With Pub Republic, he's applying what he learned instead to a very local, community-oriented experience. "We see it, we feel it, we sample it, and we stay on top of it," says Edwards. They'll jump behind the bar, greet people and make sure that people know that the owners are on the floor, and in the community.

Yes, the Brussels sprout tacos ($8) are the most talked-about item on the menu. During an anonymous drop-in, I found the tacos to be a surprisingly hearty, filling snack, meeting or exceeding expectations. Crunchy, fried sprouts provide the chewy, "meaty" base, although they could stand with a finer chop, so you're not gnawing on large pieces rumbling inside the flour tortilla (which isn't house-made, but that's a lot to ask). Better yet, if all the cheese was melted.

An eight-ounce sirloin steak ($14) was attractively presented, with glistening peppercorn sauce, Parmesan scalloped potatoes and crisp sautéed green beans. The steak—grass-fed beef is the default option—was accidentally ordered "medium well" by a slip of my tongue, but was still just fine. A side of slender truffle Parmesan fries ($7) were nice and crispy, and mercifully light on the truffle oil.

Yet more Brussels sprouts are tucked into the Guinness braised beef shepherd's pie ($14), served alongside the brick chicken ($17) and in the bacon hash with eggs and fingerling potatoes ($11). In season, some produce is sourced from nearby Green String Farm. Pistachio arugula salad ($8; $11) and crispy artichoke, green bean and watercress salad ($10) share the list with the customary caesar and mixed organic greens.

Burger accessories include smoked gouda, shallots, chipotle sour cream and gluten-free buns. The short, smart wine list includes Rack and Riddle Blanc de Blancs from Hopland. Edwards keeps the Ballast Point Sculpin IPA flowing; other beers include Highway 101, Drake's, Lagunitas and gluten-free Widmer, too.
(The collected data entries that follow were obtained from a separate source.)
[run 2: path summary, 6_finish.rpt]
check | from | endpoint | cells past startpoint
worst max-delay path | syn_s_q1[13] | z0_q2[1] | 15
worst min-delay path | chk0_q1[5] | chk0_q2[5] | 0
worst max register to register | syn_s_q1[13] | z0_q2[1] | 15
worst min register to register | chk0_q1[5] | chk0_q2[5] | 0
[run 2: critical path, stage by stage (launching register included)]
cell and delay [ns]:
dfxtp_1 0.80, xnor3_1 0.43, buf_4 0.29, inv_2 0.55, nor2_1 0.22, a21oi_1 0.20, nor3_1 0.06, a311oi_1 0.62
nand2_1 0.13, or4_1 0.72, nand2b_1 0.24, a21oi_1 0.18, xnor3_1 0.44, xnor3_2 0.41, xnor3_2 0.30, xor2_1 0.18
Context: an optimization exercise on an open-source flow, tuned for small area, a short achievable clock period and few clock cycles per item. The choices shown serve that exercise and are no tape-out recipe.
Only simulation tests tie the RTL to the original design; equivalence was not proved.
Power is estimated from default activity; no workload was simulated.

<file path="flow/config.mk">
export PLATFORM = sky130hd
export DESIGN_NAME = rs_decoder
export DESIGN_NICKNAME = rs_decoder
export VERILOG_FILES = /design/flow/design.v
export SDC_FILE = /design/flow/constraint.sdc
export NUM_CORES = 4
export LEC_CHECK = 0
export CAP_MARGIN = 20
export CORE_MARGIN = 2
export CORE_UTILIZATION = 40
export SLEW_MARGIN = 20
export SYNTH_MEMORY_MAX_BITS = 4096
</file>
<file path="flow/constraint.sdc">
create_clock -name core_clock -period 10.0 [get_ports {clk}]
set_input_delay 2.0000 -clock core_clock [delete_from_list [all_inputs] [get_ports {clk}]]
set_output_delay 2.0000 -clock core_clock [all_outputs]
set_load 0.01 [all_outputs]
</file>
Bergman and Edwards built Pub Republic with the possibility of expansion in mind, but for now, they're happy to fill a niche in this corner of Petaluma, and are appreciative of the friendly, noncompetitive atmosphere in this town.

Meanwhile, hidden behind a door, there's a faint outline of a crazy dancing skeleton under fresh paint, left over from the previous restaurant's decor. It's a sort of reminder, says Bergman, of the hard work they put in to transform the space—maybe even, a sort of talisman. One thing's for sure. They won't slack off with the ghost of restaurants past watching them.